§ **Instructions to follow**
Of all the lines in the entries, how many carry the word "assign"? The reply is that number and no more.
-------- Input for this task
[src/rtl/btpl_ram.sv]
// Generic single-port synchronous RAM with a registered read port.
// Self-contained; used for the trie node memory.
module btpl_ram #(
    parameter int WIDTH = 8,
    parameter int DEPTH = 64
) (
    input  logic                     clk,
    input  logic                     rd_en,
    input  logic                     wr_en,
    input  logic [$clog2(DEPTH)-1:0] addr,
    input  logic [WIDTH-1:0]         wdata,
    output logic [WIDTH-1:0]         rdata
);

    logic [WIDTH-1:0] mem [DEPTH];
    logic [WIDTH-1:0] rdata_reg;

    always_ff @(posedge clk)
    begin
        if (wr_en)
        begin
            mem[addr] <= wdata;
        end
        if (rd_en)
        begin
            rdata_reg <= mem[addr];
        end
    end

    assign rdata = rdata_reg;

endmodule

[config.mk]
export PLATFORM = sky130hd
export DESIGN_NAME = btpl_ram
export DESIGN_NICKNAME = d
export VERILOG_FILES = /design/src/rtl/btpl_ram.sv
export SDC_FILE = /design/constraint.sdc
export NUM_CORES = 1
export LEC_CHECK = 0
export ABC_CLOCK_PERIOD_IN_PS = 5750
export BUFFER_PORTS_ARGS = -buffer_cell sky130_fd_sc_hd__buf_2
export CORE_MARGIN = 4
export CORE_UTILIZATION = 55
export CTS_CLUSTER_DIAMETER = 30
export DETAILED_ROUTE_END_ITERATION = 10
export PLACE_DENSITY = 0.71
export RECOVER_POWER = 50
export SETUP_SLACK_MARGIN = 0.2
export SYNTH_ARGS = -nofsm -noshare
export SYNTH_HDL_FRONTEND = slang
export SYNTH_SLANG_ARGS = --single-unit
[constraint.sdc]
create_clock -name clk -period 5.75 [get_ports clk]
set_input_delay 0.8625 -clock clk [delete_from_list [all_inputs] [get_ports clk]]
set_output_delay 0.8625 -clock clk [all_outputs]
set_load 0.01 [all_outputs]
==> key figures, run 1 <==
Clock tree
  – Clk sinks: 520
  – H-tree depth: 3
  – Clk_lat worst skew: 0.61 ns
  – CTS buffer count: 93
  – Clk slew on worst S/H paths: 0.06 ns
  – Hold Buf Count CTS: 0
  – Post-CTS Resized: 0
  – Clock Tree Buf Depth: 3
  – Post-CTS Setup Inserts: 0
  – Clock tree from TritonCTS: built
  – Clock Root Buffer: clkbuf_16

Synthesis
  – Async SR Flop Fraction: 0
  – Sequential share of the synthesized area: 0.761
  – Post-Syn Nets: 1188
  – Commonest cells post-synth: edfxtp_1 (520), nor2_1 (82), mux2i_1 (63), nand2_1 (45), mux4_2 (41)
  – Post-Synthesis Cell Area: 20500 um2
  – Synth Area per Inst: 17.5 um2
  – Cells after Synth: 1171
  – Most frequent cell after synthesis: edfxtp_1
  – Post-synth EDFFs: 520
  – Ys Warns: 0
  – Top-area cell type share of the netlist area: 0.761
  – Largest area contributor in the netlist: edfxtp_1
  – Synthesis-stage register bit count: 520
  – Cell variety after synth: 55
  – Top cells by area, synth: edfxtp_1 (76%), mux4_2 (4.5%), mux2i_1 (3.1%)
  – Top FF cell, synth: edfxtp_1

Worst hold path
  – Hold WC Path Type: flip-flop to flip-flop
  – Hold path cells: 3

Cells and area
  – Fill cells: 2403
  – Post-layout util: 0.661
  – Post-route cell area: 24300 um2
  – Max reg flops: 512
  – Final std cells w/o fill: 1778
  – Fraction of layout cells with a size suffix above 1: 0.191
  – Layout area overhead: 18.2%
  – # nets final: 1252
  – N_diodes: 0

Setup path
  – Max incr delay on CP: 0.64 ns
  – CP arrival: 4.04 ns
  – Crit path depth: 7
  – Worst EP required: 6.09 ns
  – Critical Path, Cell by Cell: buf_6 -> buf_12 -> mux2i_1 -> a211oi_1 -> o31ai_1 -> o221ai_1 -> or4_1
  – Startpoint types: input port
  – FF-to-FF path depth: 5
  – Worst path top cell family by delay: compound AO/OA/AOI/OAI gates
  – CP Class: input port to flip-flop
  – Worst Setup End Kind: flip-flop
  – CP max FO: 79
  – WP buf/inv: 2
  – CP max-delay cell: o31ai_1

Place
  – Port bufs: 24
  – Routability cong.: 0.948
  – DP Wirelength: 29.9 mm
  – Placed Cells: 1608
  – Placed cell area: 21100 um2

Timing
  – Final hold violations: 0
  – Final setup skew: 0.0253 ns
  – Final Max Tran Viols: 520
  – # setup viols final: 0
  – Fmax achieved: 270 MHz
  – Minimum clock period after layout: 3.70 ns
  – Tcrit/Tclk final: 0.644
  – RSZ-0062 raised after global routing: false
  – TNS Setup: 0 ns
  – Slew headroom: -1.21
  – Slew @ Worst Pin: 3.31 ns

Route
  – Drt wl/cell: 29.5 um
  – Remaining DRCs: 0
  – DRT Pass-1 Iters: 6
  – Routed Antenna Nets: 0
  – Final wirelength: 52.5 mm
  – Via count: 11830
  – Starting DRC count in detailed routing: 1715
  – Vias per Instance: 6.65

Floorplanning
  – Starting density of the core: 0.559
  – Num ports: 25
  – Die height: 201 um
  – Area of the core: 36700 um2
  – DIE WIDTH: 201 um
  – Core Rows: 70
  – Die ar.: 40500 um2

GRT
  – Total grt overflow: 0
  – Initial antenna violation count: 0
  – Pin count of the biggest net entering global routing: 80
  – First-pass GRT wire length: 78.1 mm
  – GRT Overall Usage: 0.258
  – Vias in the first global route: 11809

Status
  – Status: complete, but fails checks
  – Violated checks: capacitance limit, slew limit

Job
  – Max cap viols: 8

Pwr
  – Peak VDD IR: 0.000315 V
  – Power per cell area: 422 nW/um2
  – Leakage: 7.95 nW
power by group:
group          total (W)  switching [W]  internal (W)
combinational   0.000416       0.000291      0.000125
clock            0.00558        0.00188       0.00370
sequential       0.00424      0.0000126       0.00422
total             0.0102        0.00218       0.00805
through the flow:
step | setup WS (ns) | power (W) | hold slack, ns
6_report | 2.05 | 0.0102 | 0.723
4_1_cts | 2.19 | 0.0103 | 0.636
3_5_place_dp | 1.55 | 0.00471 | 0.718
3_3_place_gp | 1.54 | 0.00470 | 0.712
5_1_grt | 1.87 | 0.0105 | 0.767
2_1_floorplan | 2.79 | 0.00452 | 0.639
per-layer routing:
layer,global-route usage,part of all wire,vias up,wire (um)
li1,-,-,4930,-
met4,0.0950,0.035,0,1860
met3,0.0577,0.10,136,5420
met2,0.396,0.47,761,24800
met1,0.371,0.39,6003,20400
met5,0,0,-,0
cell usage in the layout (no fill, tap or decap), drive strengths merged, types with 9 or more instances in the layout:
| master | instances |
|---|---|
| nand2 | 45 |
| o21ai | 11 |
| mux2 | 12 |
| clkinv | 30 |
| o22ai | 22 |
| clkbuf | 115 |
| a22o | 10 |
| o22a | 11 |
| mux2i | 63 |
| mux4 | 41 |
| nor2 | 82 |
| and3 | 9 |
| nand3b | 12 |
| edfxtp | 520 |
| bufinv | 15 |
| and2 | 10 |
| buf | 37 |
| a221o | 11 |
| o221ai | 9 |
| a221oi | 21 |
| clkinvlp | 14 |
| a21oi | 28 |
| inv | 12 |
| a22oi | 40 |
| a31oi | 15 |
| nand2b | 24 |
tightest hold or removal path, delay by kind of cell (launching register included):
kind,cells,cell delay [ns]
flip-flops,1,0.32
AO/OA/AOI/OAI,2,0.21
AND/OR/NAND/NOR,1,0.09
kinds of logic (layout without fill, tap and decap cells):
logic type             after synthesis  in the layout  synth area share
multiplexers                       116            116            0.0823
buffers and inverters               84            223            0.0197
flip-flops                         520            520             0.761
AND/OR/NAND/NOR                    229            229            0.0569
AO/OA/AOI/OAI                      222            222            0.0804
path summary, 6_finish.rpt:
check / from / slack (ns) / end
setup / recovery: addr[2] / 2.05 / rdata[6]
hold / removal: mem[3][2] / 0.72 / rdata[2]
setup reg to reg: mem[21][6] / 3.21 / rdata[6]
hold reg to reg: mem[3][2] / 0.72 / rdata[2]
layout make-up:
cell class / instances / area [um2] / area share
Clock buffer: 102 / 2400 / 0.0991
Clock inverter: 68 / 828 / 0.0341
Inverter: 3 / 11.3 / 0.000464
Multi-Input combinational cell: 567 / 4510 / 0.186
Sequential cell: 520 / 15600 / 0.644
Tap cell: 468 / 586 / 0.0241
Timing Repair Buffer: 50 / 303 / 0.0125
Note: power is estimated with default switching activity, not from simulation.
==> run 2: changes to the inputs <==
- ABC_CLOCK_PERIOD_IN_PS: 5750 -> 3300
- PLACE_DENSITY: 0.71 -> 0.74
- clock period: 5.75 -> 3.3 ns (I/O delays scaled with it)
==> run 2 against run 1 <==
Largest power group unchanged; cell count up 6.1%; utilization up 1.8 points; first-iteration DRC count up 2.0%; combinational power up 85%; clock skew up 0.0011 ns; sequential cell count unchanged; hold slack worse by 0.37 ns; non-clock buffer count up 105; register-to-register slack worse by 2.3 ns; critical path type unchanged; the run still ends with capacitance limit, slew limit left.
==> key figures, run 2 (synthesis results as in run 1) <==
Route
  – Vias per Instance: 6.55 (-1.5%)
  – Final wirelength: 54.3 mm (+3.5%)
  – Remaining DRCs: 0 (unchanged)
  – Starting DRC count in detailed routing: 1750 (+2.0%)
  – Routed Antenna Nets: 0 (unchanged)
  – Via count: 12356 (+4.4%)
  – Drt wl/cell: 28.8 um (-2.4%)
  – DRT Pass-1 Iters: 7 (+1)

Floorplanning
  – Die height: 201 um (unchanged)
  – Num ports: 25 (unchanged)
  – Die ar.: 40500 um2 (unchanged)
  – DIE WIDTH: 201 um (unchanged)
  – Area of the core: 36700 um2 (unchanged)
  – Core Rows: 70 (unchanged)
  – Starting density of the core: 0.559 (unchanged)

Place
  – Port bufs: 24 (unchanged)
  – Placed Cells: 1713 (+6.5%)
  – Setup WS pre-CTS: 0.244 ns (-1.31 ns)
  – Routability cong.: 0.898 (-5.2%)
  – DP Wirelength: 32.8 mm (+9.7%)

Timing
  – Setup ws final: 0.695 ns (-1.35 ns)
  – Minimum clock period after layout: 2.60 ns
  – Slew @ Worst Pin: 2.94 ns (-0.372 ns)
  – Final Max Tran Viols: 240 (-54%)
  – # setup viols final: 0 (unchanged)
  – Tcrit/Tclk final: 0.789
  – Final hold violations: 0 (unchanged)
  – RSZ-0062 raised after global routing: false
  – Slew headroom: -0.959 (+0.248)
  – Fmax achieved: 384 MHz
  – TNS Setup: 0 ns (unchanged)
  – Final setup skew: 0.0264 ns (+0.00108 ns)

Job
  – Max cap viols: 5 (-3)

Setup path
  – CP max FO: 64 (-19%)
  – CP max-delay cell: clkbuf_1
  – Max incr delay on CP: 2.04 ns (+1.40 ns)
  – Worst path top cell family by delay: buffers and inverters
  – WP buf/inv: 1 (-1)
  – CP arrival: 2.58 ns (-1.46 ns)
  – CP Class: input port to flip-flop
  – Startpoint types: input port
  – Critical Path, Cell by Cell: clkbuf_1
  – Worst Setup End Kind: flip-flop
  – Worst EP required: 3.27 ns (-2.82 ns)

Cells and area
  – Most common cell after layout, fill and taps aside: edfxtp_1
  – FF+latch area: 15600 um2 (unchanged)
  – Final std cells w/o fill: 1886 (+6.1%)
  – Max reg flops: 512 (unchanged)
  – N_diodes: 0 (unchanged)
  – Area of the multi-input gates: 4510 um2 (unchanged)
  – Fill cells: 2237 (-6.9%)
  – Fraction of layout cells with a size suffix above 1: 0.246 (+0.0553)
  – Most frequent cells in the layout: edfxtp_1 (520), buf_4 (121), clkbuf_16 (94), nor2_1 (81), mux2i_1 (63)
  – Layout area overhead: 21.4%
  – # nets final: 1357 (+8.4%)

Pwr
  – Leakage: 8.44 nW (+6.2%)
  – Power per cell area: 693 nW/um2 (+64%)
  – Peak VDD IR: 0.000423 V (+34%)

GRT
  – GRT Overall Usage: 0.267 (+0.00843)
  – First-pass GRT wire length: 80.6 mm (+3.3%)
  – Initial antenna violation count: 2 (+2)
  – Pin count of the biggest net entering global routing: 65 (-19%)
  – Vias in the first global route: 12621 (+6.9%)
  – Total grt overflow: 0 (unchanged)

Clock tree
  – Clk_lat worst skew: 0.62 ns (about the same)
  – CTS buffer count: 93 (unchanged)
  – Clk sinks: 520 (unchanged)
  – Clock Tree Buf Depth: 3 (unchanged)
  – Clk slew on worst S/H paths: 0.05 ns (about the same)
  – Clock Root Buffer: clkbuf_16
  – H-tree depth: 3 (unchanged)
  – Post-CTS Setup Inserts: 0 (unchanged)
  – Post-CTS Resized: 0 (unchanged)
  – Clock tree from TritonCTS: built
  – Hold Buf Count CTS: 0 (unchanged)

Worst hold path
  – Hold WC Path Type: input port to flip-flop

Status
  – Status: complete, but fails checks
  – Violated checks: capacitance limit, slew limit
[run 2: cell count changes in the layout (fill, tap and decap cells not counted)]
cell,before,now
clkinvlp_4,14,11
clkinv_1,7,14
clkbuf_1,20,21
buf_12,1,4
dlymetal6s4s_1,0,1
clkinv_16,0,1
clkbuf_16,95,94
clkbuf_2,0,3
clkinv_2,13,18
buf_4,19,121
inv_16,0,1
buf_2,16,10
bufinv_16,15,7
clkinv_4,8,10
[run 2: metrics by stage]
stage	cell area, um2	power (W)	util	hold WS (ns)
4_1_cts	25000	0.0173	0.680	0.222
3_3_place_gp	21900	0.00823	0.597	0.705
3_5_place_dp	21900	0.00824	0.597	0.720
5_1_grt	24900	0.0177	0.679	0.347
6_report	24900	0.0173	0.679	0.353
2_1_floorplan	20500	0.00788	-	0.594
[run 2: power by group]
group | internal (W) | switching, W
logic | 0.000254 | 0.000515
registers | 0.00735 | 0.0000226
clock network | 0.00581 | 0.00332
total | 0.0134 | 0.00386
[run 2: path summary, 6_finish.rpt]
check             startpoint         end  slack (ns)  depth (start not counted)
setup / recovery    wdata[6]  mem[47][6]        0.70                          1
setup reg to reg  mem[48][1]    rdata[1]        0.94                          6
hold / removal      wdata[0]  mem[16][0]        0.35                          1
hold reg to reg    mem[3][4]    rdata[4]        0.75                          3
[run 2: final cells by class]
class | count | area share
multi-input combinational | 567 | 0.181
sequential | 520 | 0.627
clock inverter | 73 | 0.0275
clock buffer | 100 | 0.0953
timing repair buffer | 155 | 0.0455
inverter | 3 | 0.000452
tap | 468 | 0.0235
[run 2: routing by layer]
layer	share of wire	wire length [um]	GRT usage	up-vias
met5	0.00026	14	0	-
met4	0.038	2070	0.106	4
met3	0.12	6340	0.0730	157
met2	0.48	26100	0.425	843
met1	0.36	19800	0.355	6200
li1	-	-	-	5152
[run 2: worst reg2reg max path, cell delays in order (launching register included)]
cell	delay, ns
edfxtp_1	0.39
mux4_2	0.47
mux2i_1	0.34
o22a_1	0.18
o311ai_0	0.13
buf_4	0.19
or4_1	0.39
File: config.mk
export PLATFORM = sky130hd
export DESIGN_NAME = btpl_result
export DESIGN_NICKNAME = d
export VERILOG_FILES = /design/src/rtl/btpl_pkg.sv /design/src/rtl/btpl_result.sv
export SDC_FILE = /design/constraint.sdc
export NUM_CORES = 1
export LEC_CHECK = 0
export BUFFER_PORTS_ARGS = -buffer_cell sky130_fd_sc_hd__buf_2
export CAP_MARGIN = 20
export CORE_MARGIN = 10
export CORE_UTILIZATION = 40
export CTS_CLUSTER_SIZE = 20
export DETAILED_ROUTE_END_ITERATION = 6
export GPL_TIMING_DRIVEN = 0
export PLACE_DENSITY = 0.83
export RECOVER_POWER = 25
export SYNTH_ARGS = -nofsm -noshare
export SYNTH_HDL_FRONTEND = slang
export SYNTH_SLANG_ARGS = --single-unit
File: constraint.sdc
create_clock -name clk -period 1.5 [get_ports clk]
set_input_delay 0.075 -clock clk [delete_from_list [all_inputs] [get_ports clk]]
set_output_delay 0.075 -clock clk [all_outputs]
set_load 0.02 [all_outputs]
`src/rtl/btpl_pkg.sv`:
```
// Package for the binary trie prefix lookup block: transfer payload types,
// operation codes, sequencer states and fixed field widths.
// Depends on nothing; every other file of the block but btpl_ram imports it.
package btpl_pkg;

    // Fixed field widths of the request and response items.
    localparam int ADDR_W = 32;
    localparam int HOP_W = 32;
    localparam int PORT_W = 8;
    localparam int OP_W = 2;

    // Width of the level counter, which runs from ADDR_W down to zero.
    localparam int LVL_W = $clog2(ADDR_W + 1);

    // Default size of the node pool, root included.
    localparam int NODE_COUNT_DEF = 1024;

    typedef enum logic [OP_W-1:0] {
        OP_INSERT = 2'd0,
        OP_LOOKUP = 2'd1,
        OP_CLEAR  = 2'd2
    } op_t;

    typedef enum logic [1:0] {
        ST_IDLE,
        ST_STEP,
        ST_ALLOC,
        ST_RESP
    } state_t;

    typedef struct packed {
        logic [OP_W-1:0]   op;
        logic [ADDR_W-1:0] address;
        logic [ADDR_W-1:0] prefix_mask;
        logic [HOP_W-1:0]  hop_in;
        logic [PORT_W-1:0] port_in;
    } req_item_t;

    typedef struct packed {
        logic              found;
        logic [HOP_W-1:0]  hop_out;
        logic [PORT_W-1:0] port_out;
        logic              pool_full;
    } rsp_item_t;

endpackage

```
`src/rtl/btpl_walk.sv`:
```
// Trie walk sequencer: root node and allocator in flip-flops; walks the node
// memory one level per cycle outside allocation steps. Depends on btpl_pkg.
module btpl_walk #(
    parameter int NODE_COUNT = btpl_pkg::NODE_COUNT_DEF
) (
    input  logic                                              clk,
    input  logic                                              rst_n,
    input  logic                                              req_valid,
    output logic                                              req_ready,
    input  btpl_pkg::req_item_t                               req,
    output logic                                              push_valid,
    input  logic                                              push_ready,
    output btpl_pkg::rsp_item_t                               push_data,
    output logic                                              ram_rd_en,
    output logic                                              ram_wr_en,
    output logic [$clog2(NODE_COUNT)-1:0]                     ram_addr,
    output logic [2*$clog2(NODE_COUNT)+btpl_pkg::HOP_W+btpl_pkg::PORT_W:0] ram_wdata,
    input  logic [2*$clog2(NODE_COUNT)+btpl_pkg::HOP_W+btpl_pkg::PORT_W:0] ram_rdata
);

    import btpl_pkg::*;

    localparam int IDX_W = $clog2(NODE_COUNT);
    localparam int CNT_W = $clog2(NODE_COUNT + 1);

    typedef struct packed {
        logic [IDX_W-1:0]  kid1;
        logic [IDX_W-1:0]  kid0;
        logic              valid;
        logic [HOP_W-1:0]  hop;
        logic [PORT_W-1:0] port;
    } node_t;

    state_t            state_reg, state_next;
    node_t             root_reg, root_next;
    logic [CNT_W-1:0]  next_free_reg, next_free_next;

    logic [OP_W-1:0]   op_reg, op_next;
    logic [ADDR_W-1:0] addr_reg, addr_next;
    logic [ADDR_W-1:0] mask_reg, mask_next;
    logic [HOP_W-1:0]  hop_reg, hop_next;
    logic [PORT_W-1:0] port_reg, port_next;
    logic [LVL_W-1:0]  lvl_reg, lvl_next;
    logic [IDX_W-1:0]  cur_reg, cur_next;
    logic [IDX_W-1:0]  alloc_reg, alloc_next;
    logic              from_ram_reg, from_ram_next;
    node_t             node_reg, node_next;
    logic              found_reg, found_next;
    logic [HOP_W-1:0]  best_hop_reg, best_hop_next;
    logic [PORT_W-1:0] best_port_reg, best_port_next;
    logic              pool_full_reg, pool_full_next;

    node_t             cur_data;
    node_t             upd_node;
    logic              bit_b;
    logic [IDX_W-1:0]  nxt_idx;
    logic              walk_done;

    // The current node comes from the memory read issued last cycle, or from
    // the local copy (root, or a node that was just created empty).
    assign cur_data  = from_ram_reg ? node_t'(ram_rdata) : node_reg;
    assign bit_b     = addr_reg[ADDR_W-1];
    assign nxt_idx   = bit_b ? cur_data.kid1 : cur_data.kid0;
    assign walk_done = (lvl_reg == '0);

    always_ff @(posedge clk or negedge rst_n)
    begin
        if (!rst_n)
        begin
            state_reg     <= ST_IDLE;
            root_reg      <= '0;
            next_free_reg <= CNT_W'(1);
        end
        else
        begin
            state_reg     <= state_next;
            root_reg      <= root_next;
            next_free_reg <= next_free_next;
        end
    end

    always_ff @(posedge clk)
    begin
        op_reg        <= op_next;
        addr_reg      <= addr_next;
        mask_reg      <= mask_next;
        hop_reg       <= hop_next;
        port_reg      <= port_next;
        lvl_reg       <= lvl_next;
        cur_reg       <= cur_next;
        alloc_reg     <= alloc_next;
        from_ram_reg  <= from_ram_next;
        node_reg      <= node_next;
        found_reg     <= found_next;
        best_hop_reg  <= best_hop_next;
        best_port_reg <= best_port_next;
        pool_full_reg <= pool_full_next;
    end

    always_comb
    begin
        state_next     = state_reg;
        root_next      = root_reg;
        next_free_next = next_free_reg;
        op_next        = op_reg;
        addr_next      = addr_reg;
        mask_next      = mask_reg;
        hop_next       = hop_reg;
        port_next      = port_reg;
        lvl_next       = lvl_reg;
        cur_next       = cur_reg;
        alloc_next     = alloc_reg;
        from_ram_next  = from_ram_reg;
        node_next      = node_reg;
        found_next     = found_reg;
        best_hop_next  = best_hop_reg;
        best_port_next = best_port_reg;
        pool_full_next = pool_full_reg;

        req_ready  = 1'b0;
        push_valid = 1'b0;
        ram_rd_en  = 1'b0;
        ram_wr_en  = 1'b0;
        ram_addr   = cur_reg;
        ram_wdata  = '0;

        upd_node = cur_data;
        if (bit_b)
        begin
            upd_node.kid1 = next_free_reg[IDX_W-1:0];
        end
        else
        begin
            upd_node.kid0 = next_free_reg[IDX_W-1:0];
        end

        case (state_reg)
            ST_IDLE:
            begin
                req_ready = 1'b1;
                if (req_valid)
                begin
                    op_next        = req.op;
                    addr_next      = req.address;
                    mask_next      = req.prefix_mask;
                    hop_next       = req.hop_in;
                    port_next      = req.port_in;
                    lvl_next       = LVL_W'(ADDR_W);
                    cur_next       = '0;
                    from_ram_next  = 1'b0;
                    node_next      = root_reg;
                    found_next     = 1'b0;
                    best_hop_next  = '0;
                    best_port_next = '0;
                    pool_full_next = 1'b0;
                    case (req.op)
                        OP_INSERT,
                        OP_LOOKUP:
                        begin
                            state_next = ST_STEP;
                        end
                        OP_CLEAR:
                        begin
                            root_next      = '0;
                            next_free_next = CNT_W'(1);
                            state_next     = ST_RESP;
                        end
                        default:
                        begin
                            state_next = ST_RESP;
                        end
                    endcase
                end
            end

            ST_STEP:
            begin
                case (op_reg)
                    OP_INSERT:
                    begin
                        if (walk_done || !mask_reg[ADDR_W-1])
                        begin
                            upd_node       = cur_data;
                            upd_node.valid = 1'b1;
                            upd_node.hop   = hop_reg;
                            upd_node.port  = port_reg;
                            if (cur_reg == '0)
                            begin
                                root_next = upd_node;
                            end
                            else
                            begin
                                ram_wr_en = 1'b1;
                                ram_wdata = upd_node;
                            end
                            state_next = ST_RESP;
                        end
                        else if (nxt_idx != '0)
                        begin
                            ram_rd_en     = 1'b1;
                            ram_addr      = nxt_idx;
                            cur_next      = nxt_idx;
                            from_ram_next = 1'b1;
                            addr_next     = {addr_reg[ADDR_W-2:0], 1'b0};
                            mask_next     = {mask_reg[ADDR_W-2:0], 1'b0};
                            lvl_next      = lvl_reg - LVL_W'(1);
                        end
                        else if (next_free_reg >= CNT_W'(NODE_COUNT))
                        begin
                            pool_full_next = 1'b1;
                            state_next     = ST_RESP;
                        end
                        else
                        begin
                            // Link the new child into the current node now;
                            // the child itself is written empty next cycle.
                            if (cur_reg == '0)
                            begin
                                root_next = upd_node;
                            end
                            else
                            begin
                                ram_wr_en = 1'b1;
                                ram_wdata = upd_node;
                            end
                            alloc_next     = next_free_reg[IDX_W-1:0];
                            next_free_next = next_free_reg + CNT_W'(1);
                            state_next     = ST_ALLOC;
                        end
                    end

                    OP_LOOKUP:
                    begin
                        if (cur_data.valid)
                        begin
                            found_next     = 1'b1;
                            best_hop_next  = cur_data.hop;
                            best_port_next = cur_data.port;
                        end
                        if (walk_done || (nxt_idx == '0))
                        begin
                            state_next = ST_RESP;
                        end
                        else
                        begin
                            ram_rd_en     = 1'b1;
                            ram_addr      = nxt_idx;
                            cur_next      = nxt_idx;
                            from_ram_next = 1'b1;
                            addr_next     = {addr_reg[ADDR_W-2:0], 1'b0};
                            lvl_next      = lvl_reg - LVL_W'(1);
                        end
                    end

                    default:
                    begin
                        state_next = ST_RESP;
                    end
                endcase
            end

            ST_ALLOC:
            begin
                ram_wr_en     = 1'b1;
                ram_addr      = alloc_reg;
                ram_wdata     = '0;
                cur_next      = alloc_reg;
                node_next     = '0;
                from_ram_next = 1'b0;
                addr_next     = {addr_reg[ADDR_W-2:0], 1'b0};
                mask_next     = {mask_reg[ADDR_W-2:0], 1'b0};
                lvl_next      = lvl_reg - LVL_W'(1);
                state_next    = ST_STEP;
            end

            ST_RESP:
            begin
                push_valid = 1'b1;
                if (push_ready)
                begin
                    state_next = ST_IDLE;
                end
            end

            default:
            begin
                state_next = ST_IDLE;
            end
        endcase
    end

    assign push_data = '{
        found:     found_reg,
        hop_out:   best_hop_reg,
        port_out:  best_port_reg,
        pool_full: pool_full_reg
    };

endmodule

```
----------------
§ **Exercise response**
6